So we start off with an arbitrary set $X$, and define a smooth atlas $\mathcal{A}$ as a set of pairs of the form $(U, \varphi)$, where $U$ is a subset of $X$ and $\varphi$ is a function bijective to a disk $D^{\circ}_{\varphi}$ of $\mathbb{R}^n$. For any choice of two charts $(U, \varphi)$ and $(U^{'}, \varphi^{'})$, $\varphi(U \cap U')$ and $\varphi'(U \cap U')$ are open (with the usual topology on $\mathbb{R}^n$) subsets of the disks $D^{\circ}_{\varphi}$ and $D^{\circ}_{\varphi'}$ respectively. Then we require that the transition maps (i.e. the functions $\varphi \circ \varphi'^{-1} : \varphi'( U \cap U') \to \varphi (U \cap U')$ and $\varphi' \circ \varphi^{-1}: \varphi (U \cap U') \to \varphi'( U \cap U')$) be smooth maps. Finally, the patches (i.e. the "$U$" sets) cover all of $X$. That is, for any $x \in X$, there exists a patch $U_{i}$ (where $i$ is an element of an indexing set $I$) such that $x \in U_i$.
Now, we define the open sets of $X$ as the subsets $V$ such that for all charts $(U, \varphi)$, $\varphi(V \cap U)$ maps to an open subset of $D^{\circ}_{\varphi}$ in $\mathbb{R}^n$.
My attempt for Hausdorff space: Here, a Hausdorff space is defined as a topological space $(X, \tau)$ such that if $x_1, x_2 \in X$ and $x_1 \neq x_2$, then there exist open sets $\mathcal{O}_1$ and $\mathcal{O}_2 \in \tau$ such that $x_1 \in \mathcal{O_1}$, $x_2 \in \mathcal{O_2}$, and $\mathcal{O}_1 \cap \mathcal{O}_2 = \emptyset$.

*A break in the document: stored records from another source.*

==> src/rtl/llsc_pkg.sv <==
// Package: shared operation codes for the reservation monitor.
// Assumes a 3-bit op field on the completion strobe.
package llsc_pkg;
    localparam int OPW = 3;

    typedef enum logic [OPW-1:0] {
        OP_STORE   = 3'd0,
        OP_LL      = 3'd1,
        OP_SC      = 3'd2,
        OP_LRMW_RD = 3'd3,
        OP_LRMW_WR = 3'd4,
        OP_FLUSH   = 3'd5,
        OP_RMW_RD  = 3'd6,
        OP_OTHER   = 3'd7
    } op_e;
endpackage

==> src/rtl/llsc_lock_table.sv <==
// Module: reservation record table.
// Holds NREC records {line, owner, age}. The ages of valid records always
// form the ranks 0..n-1, where 0 is the newest insertion. A load-linked
// inserts or overwrites, a store-conditional removes on any hit, and a plain
// write removes on an owner-matching hit.
// Assumes at most one operation per cycle.
module llsc_lock_table #(
    parameter int AW   = 16,
    parameter int IW   = 4,
    parameter int NREC = 4
) (
    input  logic          clk,
    input  logic          rst_n,
    input  logic          in_valid,
    input  logic          in_ll,
    input  logic          in_sc,
    input  logic [AW-1:0] in_addr,
    input  logic [IW-1:0] in_owner,
    output logic          out_owned
);
    localparam int SW = (NREC > 1) ? $clog2(NREC) : 1;

    logic [NREC-1:0] vld;
    logic [AW-1:0]   adr [NREC];
    logic [IW-1:0]   own [NREC];
    logic [SW-1:0]   age [NREC];

    logic [NREC-1:0] hit_vec;
    logic            any_hit, any_free;
    logic [SW-1:0]   hit_idx, free_idx, old_idx, hit_age;
    logic            ll_en, rem_en, dup_line;

    // Per-record address compare against the incoming line.
    genvar g;
    generate
        for (g = 0; g < NREC; g++) begin : g_cmp
            assign hit_vec[g] = vld[g] && (adr[g] == in_addr);
        end
    endgenerate

    // Locate the hit record, the lowest free slot and the oldest record.
    always_comb begin
        any_hit  = 1'b0;
        hit_idx  = '0;
        any_free = 1'b0;
        free_idx = '0;
        old_idx  = '0;
        for (int i = 0; i < NREC; i++) begin
            if (hit_vec[i]) begin
                any_hit = 1'b1;
                hit_idx = SW'(i);
            end
            if (!vld[i] && !any_free) begin
                any_free = 1'b1;
                free_idx = SW'(i);
            end
            if (vld[i] && (age[i] == SW'(NREC - 1))) old_idx = SW'(i);
        end
    end

    assign hit_age   = age[hit_idx];
    assign out_owned = any_hit && (own[hit_idx] == in_owner);
    assign ll_en     = in_valid && in_ll;
    assign rem_en    = in_valid && any_hit && (in_sc || (!in_ll && out_owned));

    // Update records: insert/overwrite on load-linked, remove on clear events.
    always_ff @(posedge clk) begin
        if (!rst_n) begin
            vld <= '0;
            for (int i = 0; i < NREC; i++) age[i] <= '0;
        end else if (ll_en) begin
            if (any_hit) begin
                own[hit_idx] <= in_owner;
            end else if (any_free) begin
                for (int i = 0; i < NREC; i++)
                    if (vld[i]) age[i] <= age[i] + SW'(1);
                vld[free_idx] <= 1'b1;
                adr[free_idx] <= in_addr;
                own[free_idx] <= in_owner;
                age[free_idx] <= '0;
            end else begin
                for (int i = 0; i < NREC; i++)
                    if (SW'(i) != old_idx) age[i] <= age[i] + SW'(1);
                adr[old_idx] <= in_addr;
                own[old_idx] <= in_owner;
                age[old_idx] <= '0;
            end
        end else if (rem_en) begin
            vld[hit_idx] <= 1'b0;
            for (int i = 0; i < NREC; i++)
                if (vld[i] && (age[i] > hit_age)) age[i] <= age[i] - SW'(1);
        end
    end

    // Detect two valid records naming the same line.
    always_comb begin
        dup_line = 1'b0;
        for (int i = 0; i < NREC; i++)
            for (int j = i + 1; j < NREC; j++)
                if (vld[i] && vld[j] && (adr[i] == adr[j])) dup_line = 1'b1;
    end

    AST_NO_DUP_LINE: assert property (@(posedge clk) disable iff (!rst_n)
        !dup_line);

    generate
        for (g = 0; g < NREC; g++) begin : g_chk
            AST_SC_CLEARS: assert property (@(posedge clk) disable iff (!rst_n)
                in_valid && in_sc && hit_vec[g] |=> !vld[g]);
            AST_LL_OWNER: assert property (@(posedge clk) disable iff (!rst_n)
                in_valid && in_ll && hit_vec[g] |=> vld[g] && (own[g] == $past(in_owner)));
            AST_AGE_RANK: assert property (@(posedge clk) disable iff (!rst_n)
                vld[g] |-> (int'(age[g]) < $countones(vld)));
        end
    endgenerate
endmodule

==> src/rtl/llsc_block_table.sv <==
// Module: hold list for locked read-modify-write sequences.
// A set request places a hold on a line in the lowest free slot unless the
// line is already held or no slot is free; a clear request releases it.
// Assumes set and clear are never raised together.
module llsc_block_table #(
    parameter int AW   = 16,
    parameter int NBLK = 2
) (
    input  logic          clk,
    input  logic          rst_n,
    input  logic          set_en,
    input  logic          clr_en,
    input  logic [AW-1:0] in_addr,
    input  logic [AW-1:0] qry_addr,
    output logic          qry_hit
);
    localparam int BW = (NBLK > 1) ? $clog2(NBLK) : 1;

    logic [NBLK-1:0] vld;
    logic [AW-1:0]   adr [NBLK];
    logic [NBLK-1:0] in_match, q_match;
    logic            any_free;
    logic [BW-1:0]   free_idx;

    // Compare every hold against the operation line and the query line.
    genvar g;
    generate
        for (g = 0; g < NBLK; g++) begin : g_cmp
            assign in_match[g] = vld[g] && (adr[g] == in_addr);
            assign q_match[g]  = vld[g] && (adr[g] == qry_addr);
        end
    endgenerate

    // Find the lowest free slot.
    always_comb begin
        any_free = 1'b0;
        free_idx = '0;
        for (int i = 0; i < NBLK; i++)
            if (!vld[i] && !any_free) begin
                any_free = 1'b1;
                free_idx = BW'(i);
            end
    end

    assign qry_hit = |q_match;

    // Place or release holds.
    always_ff @(posedge clk) begin
        if (!rst_n) begin
            vld <= '0;
        end else if (set_en) begin
            if (!(|in_match) && any_free) begin
                vld[free_idx] <= 1'b1;
                adr[free_idx] <= in_addr;
            end
        end else if (clr_en) begin
            for (int i = 0; i < NBLK; i++)
                if (in_match[i]) vld[i] <= 1'b0;
        end
    end

    AST_BLK_UNIQUE: assert property (@(posedge clk) disable iff (!rst_n)
        $onehot0(q_match));

    generate
        for (g = 0; g < NBLK; g++) begin : g_chk
            AST_BLK_RELEASE: assert property (@(posedge clk) disable iff (!rst_n)
                clr_en && in_match[g] |=> !vld[g]);
        end
    endgenerate
endmodule

==> src/rtl/llsc_monitor.sv <==
// Module: top of the reservation monitor.
// Decodes the operation code, drives the reservation table and the hold
// list, and registers a one-cycle-later response with the success flag.
// Assumes one completion per cycle and that the success of a
// store-conditional is judged on the table state before the update.
module llsc_monitor
    import llsc_pkg::*;
#(
    parameter int AW   = 16,
    parameter int IW   = 4,
    parameter int NREC = 4,
    parameter int NBLK = 2
) (
    input  logic          clk,
    input  logic          rst_n,
    input  logic          cmp_valid,
    input  logic [AW-1:0] cmp_addr,
    input  logic [2:0]    cmp_op,
    input  logic [IW-1:0] cmp_owner,
    input  logic [AW-1:0] qry_addr,
    output logic          rsp_valid,
    output logic          rsp_success,
    output logic          qry_blocked
);
    op_e  op;
    logic is_ll, is_sc, owned;

    assign op    = op_e'(cmp_op);
    assign is_ll = (op == OP_LL);
    assign is_sc = (op == OP_SC);

    llsc_lock_table #(.AW(AW), .IW(IW), .NREC(NREC)) u_locks (
        .clk       (clk),
        .rst_n     (rst_n),
        .in_valid  (cmp_valid),
        .in_ll     (is_ll),
        .in_sc     (is_sc),
        .in_addr   (cmp_addr),
        .in_owner  (cmp_owner),
        .out_owned (owned)
    );

    llsc_block_table #(.AW(AW), .NBLK(NBLK)) u_holds (
        .clk      (clk),
        .rst_n    (rst_n),
        .set_en   (cmp_valid && (op == OP_LRMW_RD)),
        .clr_en   (cmp_valid && (op == OP_LRMW_WR)),
        .in_addr  (cmp_addr),
        .qry_addr (qry_addr),
        .qry_hit  (qry_blocked)
    );

    // Register the response one cycle after the completion strobe.
    always_ff @(posedge clk) begin
        if (!rst_n) begin
            rsp_valid   <= 1'b0;
            rsp_success <= 1'b0;
        end else begin
            rsp_valid   <= cmp_valid;
            rsp_success <= cmp_valid && (!is_sc || owned);
        end
    end

    AST_RSP_LATENCY: assert property (@(posedge clk) disable iff (!rst_n)
        cmp_valid |=> rsp_valid);
    AST_RSP_IDLE: assert property (@(posedge clk) disable iff (!rst_n)
        !cmp_valid |=> !rsp_valid && !rsp_success);
    AST_NONSC_OK: assert property (@(posedge clk) disable iff (!rst_n)
        cmp_valid && (cmp_op != 3'd2) |=> rsp_success);
    AST_RESET_QUIET: assert property (@(posedge clk)
        !rst_n |=> !rsp_valid && !rsp_success);
endmodule

==> config.mk <==
export PLATFORM = sky130hd
export DESIGN_NAME = llsc_monitor
export DESIGN_NICKNAME = d
export VERILOG_FILES = /design/src/rtl/llsc_pkg.sv /design/src/rtl/llsc_lock_table.sv /design/src/rtl/llsc_block_table.sv /design/src/rtl/llsc_monitor.sv
export SDC_FILE = /design/constraint.sdc
export NUM_CORES = 1
export LEC_CHECK = 0
export BUFFER_PORTS_ARGS = -buffer_cell sky130_fd_sc_hd__buf_4
export CAP_MARGIN = 20
export CORE_MARGIN = 2
export CORE_UTILIZATION = 55
export DETAILED_ROUTE_END_ITERATION = 10
export GPL_TIMING_DRIVEN = 1
export PLACE_DENSITY_LB_ADDON = 0.3
export SYNTH_ARGS = -nofsm -noshare
export SYNTH_HDL_FRONTEND = slang
export SYNTH_HIERARCHICAL = 1
export SYNTH_SLANG_ARGS = --single-unit
==> constraint.sdc <==
create_clock -name clk -period 4.6 [get_ports clk]
set_clock_uncertainty 0.2 [all_clocks]
set_input_delay 0.92 -clock clk [delete_from_list [all_inputs] [get_ports clk]]
set_output_delay 0.92 -clock clk [all_outputs]
set_load 0.02 [all_outputs]
After elaboration in Yosys (flattened, before gate mapping):

Memories as Yosys holds them, arrays and structs flattened.
Cells that the tools add are included.

* RAM bits: 120
* output and inout port bits: 3
* register bits: 8
* memories kept: 4
* word-level logic and storage cells: 267
* input port bits: 42

Memory list
* u_locks.adr: depth 4, width 16, rd ports 4, clocked after Yosys merged registers in 0, wr ports 1, line llsc_lock_table.sv:24 `logic [AW-1:0] adr [NREC];`
* u_holds.adr: depth 2, width 16, rd ports 2, clocked after Yosys merged registers in 0, wr ports 1, line llsc_block_table.sv:20 `logic [AW-1:0] adr [NBLK];`
* u_locks.own: depth 4, width 4, rd ports 1, clocked after Yosys merged registers in 0, wr ports 1, line llsc_lock_table.sv:25 `logic [IW-1:0] own [NREC];`
* u_locks.age: depth 4, width 2, rd ports 5, clocked after Yosys merged registers in 0, wr ports 5, line llsc_lock_table.sv:26 `logic [SW-1:0] age [NREC];`

* eq/ne operators: 22
* reductions and logical operators: 56
* bitwise operators: 16
* mux-type cells: 146
* add/subtract/negate cells: 8
* magnitude comparators: 10

Operator list (number)
* $eq 16x16->1: 8
* $mux 1: 110
* $mux 2: 26
* $logic_and 1x1->1: 31
* $mux 4: 6
* $mux 16: 1
* $reduce_or 16->1: 1
* $or 1x1->1: 12
* $reduce_bool 2->1: 5
* $logic_not 1->1: 9
* $reduce_and 3->1: 3
* $add 2x1->2 const B: 4
* $gt 2x2->1: 4
* $reduce_or 4->1: 2
* $sub 2x1->2 const B: 4
* $eq 2x2->1 const B: 3
* $eq 3x2->1 const B: 2
* $lt 2x3->1 const B: 2
* $reduce_or 2->1: 3
* $and 4x4->4: 1
* $demux 1 s2: 2
* $eq 4x4->1: 1
* $ge 2x1->1 const B: 2
* $ne 2x2->1 const A: 2
* 12 further kinds: 14

Depth between registers and ports, before layout:

* word-level depth: 17
* depth in mapped cells: 16
* mapped depth without buffers: 13

By module:

The synthesis kept the hierarchy.

By module, submodules not included
* llsc_lock_table: times used 1, area each 4884.7 sq um, seq. area each 2722.6 sq um, cells each 406
* llsc_block_table: times used 1, area each 1774.2 sq um, seq. area each 1001.0 sq um, cells each 132
* llsc_monitor: times used 1, area each 100.1 sq um, seq. area each 40.0 sq um, cells each 10

Worst setup path before layout:

OpenSTA, ideal clock, no wires.

* kind: input to register
* start: input cmp_addr[2]
* end: memory u_locks/age[1][0] (netlist bit) (data pin)
* required time: 4254 ps
* library setup time: 146 ps
* buffers on the path: 2
* path slack: 590 ps
* stages: 14
* arrival time: 3664 ps
* path through: clkbuf_1 xnor2_1 nor4b_1 nand3_1 or2_1 clkbuf_1 nand2_1 o32ai_1 a21o_1 ha_1 nor2b_1 o211ai_1 or4_1 a21oi_1

RTL lines
* start: declaration: line llsc_monitor.sv:17 `input logic [AW-1:0] cmp_addr,`
* end: declaration: line llsc_lock_table.sv:26

==> impl_metrics.csv <==
group,metric,value,unit
critical_path,crit_fanout,12,
clock_tree,cts.path.max_buffers,2,
global_routing,grt_pass1_wl,26410,um
clock_tree,ctsResizeCount,0,
sta,setup_tns,0,ps
pwr,power_leakage,2.722,nW
final_layout,n_antenna_cell,0,
route,viasPerCell,6.260,
synthesis,ys_seq_elements,128,
route,dr.first_iter.drc_count,431,
route,first_pass_iters,7,
die,coreArea,12010,um^2
synthesis,synth_cells,548,
final_layout,fin_nets,669,
global_routing,grt_max_degree,18,
synthesis,yosys_warnings,6,
sta,fin_ws,310.7,ps
pwr,switchingPower,0.0006046,W
sta,rsz0062_at_grt,"no",
route,num_vias,4858,
critical_path,end_kind,"flop",
critical_path,r2r_slack,630,ps
synthesis,synth-compound-area-share,9.293,%
min_path,hold_end,"u_holds/vld[0]$_SDFFE_PN0P_",
final_layout,fillers,895,
sta,min_period_over_period,93.24,%
pwr,p_int,0.002097,W
pwr,p_clk_share,45.1,%
critical_path,cp-start-kind,"input port",
route,ant_nets,0,
critical_path,ff2ff_path_depth,12,
final_layout,syn_to_final_growth,16.83,%
synthesis,syn_nets,601,
die,chipWidth,114.9,um
final_layout,fin_util,65.74,%
global_routing,antenna_found_initial,0,
clock_tree,cts_buffers,17,
clock_tree,hold_buffers,0,
min_path,worstHoldStart,"u_holds/vld[0]$_SDFFE_PN0P_",
sta,slew_headroom,38.14,%
synthesis,synth_area_leader_cell,"edfxtp_1",
run,maxCapViolCount,0,
global_routing,grt_pass1_vias,4839,
critical_path,worstReg2RegStart,"u_locks/adr[1][8]$_DFFE_PP_",
synthesis,synth_cell_types,63,
placed_design,dp_hpwl,12120,um
min_path,whs_path_depth,2,
pwr,swShare,22.38,%
route,wl_per_cell,21.61,um
placed_design,placed_cell_area,7365,um^2
pwr,seq_power_share,47.7,%
synthesis,synthMuxAreaShare,0.2962,%
route,routed_wl,16770,um
clock_tree,clock_latency,420,ps
sta,slew_viol_final,0,
die,pin_count,45,
placed_design,port_buffers,44,
sta,max_freq,233.1,MHz
synthesis,synth_area_leaders,"edfxtp_1 (53%), xor2_1 (9.3%), xnor2_1 (7.0%)",
clock_tree,cts_root_buffer,"clkbuf_16",
sta,setup_viol,0,
critical_path,required,4670,ps
pwr,vdd_drop_max,0.1952,mV
final_layout,drive_gt1_share,17.65,%
clock_tree,path_clk_slew,50,ps
sta,post-route-min-period,4289,ps
synthesis,syn_area,6759,um^2
critical_path,r2r-end,"u_locks/age[1][0]$_DFFE_PP_",
pwr,powerDensity,342.1,nW/um^2
sta,fin_worst_hold_slack,351.5,ps
critical_path,crit_path_start,"cmp_addr[8]",
synthesis,synthXorXnorAreaFrac,16.33,%
clock_tree,cts_setup_buffers,0,
global_routing,grt_overflow_total,0,
synthesis,ys_async_sr_fraction,0,%
clock_tree,htree_num_levels,4,
die,rows,40,
synthesis,synth_flop_cell,"edfxtp_1",
synthesis,synth_top_family_by_area,"XOR/XNOR gates",
sta,hold_viol,0,
clock_tree,cts.sinks,128,
pwr,combinationalPowerShare,7.2,%
die,die_area,13190,um^2
critical_path,arrival,4360,ps
synthesis,syn_area_per_cell,12.33,um^2
min_path,holdCritPathClass,"flop to flop",
critical_path,crit_type,"input port to flop",
die,initial_core_util,56.27,%
die,die_y,114.9,um
synthesis,synthAdderAreaFrac,2.036,%
synthesis,synth.top_cell.area_share,53.31,%
global_routing,grtUsageTotal,27.05,%
synthesis,yosys.area_share.simple,14.74,%
route,drc,0,
placed_design,globalplace.congestion,0.9625,
synthesis,synth_edf_count,120,
status,status,"finished clean",
clock_tree,tritoncts,"built",
final_layout,fin_area,7896,um^2
sta,tightest_slew,916.0,ps
placed_design,place_ws,-28.17,ps
synthesis,ys_seq_area_share,55.68,%
metal layers:
| layer | vias up | share of wire [%] | global-route usage [%] |
|---|---|---|---|
| li1 | 2222 | - | - |
| met3 | 34 | 6.4 | 5.482 |
| met1 | 2394 | 44 | 37.04 |
| met5 | - | 0 | 0 |
| met2 | 208 | 47 | 42.67 |
| met4 | 0 | 2.6 | 10.84 |
cells in the final DEF, fill, tap and decap left out, types with 4 or more instances in the layout:
cell,instances
o21ai_0,6
and2_1,6
xnor2_1,54
clkbuf_1,4
and3_1,6
nor4_1,13
edfxtp_1,120
o2111ai_1,5
nor2b_1,7
nor3_1,15
dfxtp_1,8
nand2b_1,7
or4_1,7
nor2_1,23
a31o_2,6
o211ai_1,7
inv_1,17
ha_1,11
nand2_1,31
nand3_1,17
xor2_1,72
nand4_1,25
buf_4,61
clkinv_2,5
a31oi_1,5
a21oi_1,5
o32ai_1,4
clkbuf_16,17
Yosys cell counts (11+ instances only):
cell type and count:
edfxtp_1 120, xor2_1 72, xnor2_1 54, nand2_1 31, nand4_1 25, nor2_1 23
inv_1 17, nand3_1 17, nor3_1 17, nor4_1 13, clkbuf_1 11, ha_1 11
worst max path at each step:
stage                                             end  slack [ps]  depth (start not counted)
after floorplan           u_locks/age[1][0]$_DFFE_PP_         590                         14
after global placement    u_locks/age[1][0]$_DFFE_PP_         160                         13
after detailed placement  u_locks/age[3][1]$_DFFE_PP_         -30                         13
after CTS                 u_locks/age[1][0]$_DFFE_PP_         380                         13
after global routing      u_locks/age[1][0]$_DFFE_PP_         160                         13
final                     u_locks/age[1][0]$_DFFE_PP_         310                         13
worst max-delay path: stages:
cell,delay (ps)
buf_4,170
xor2_1,170
nor4_1,540
and3_1,370
nand2_1,310
nand2_1,190
o22ai_1,90
a21oi_1,380
ha_1,320
nand2_1,70
o211ai_1,100
or4_1,530
a21oi_1,180
flip-flops by register name, indices dropped and copies added (netlist names):
signal / cells
u_locks/age: 8
u_locks/vld: 4
rsp_success: 1
u_holds/adr: 32
u_holds/vld: 2
u_locks/own: 16
u_locks/adr: 64
rsp_valid: 1
area by class of cell:
cell class,instances,area [um^2],share of cell area (%)
clock buffers,21,440.4,5.578
clock inverters,11,91.34,1.157
inverters,17,63.81,0.8081
multi-input cells,391,2895,36.67
flip-flops and latches,128,3764,47.66
well taps,147,183.9,2.329
repair buffers,61,457.9,5.799
per-stage QoR:
stage,power (W),cells
finish,0.002702,776
global route,0.002780,776
CTS,0.002714,776
detailed placement,0.001504,744
global placement,0.001498,744
floorplan,0.001403,548
cell families (layout without fill, tap and decap cells):
family	count (synthesis)	after routing
compound gates	73	73
xor+xnor	126	126
fa+ha+maj	11	11
buf+inv	29	110
flops	128	128
mux	2	2
simple gates	179	179
power groups by stage:
stage | sequential (W) | clock, W | combinational, W
4_1_cts | 0.00129 | 0.00123 | 0.000193
3_3_place_gp | 0.00131 | 0 | 0.000185
5_1_grt | 0.00129 | 0.00128 | 0.000211
6_report | 0.00129 | 0.00122 | 0.000194
2_1_floorplan | 0.00131 | 0 | 0.0000912
3_5_place_dp | 0.00131 | 0 | 0.000191
(Power assumes the default switching activity.)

First, assume that for such $x_1, x_2$, there exist patches $U_1$ and $U_2$ such that $x_1 \in U_1$, $x_2 \in U_2$, and $U_1 \cap U_2 = \emptyset$. Note that all patches are open sets, since by definition $\varphi (U \cap U')$ and $\varphi'(U \cap U')$ are open sets for any two $(U, \varphi)$, $(U', \varphi')$. So if such patches exist, then we are done.
If not, then let $U_1$ be any patch containing $x_1$ and $U_2$ be any patch containing $x_2$. Then $\varphi_1(U_1 \cap U_2)$ is a nonempty open set. Since the open disk in $\mathbb{R}^n$ is Hausdorff, there exist sets open in $D^{\circ}_{\varphi_1}$ $V$ and $W$ such that $\varphi_1(x_1) \in V$, $\varphi_1(x_2) \in W$, and $V \cap W = \emptyset$. Wishful thinking (and the fact that the exercise I'm referencing eventually wants us to prove that the functions are homeomorphisms) would lead us to believe that $\varphi_1^{-1} (V)$ and $\varphi_1^{-1} (W)$ are open sets. And that's where I've been stuck. I try to note that for them to be open then it must be the case that if $(U', \varphi')$ is an arbitrary chart, then $\varphi'(U \cap \varphi_1^{-1} (V))$ must be open. The fact that $\varphi'\circ \varphi^{-1}: \varphi( U_1 \cap U') \to \varphi'( U \cap U_1)$ is a smooth map and so is its inverse must be involved somehow, but I don't exactly see how to put the pieces together.
My attempt for second-countability: We are also asked to prove that if the atlas $\mathcal{A}$ is countable, then the topology is second-countable. For the record, "second-countable" here is defined as having a countable basis, where a basis $\mathcal{B}$ is defined a subset of the topology such that for all $x \in X$, if $\mathcal{O}$ is an open set containing $x$, then there exists $B \in \mathcal{O}$ such that $x \in B \subseteq \mathcal{O}$. Here I ultimately run into a very similar problem.
We let $\mathcal{B}'$ be a countable basis for $\mathbb{R}^n$. Then, knowing that the charts are indexed under $\mathbb{N}$ (it works out very similarly if it's just a finite subset), we define $\mathcal{B}$ as $\{\varphi_i^{-1}(B): B \in \mathcal{B}', i \in \mathbb{N}\}$. This is a countable set. It remains to be proven that it's a basis. Note that $\varphi_i(\mathcal{O} \cap U_i) = \cup_{i \in I \subseteq \mathbb{N}} B_i$ Then, $\mathcal{O} \cap U_i = \varphi_i^{-1}(\cup_{i \in I \subseteq \mathbb{N}} B_i) = \bigcup_{i \in I \subseteq \mathbb{N}} \varphi_i^{-1}(B_i)$. Finally, since the $U_i$ cover $x$, we can take the union of all $O \cap U_i$ to get that $O$ is equal to a union of $\varphi_i^{-1}(B_i)$. The only thing that remains to be proven is that $\varphi_i^{-1}(B_i)$ is an open set, which is equivalent to proving that for any $j \in \mathbb{N}$, $\varphi_j(U_j \cap \varphi_i^{-1} (B_i))$ is an open set. And again, here I am stuck.
Any help filling in the blanks (or pointing out errors) would be much appreciated. Thanks!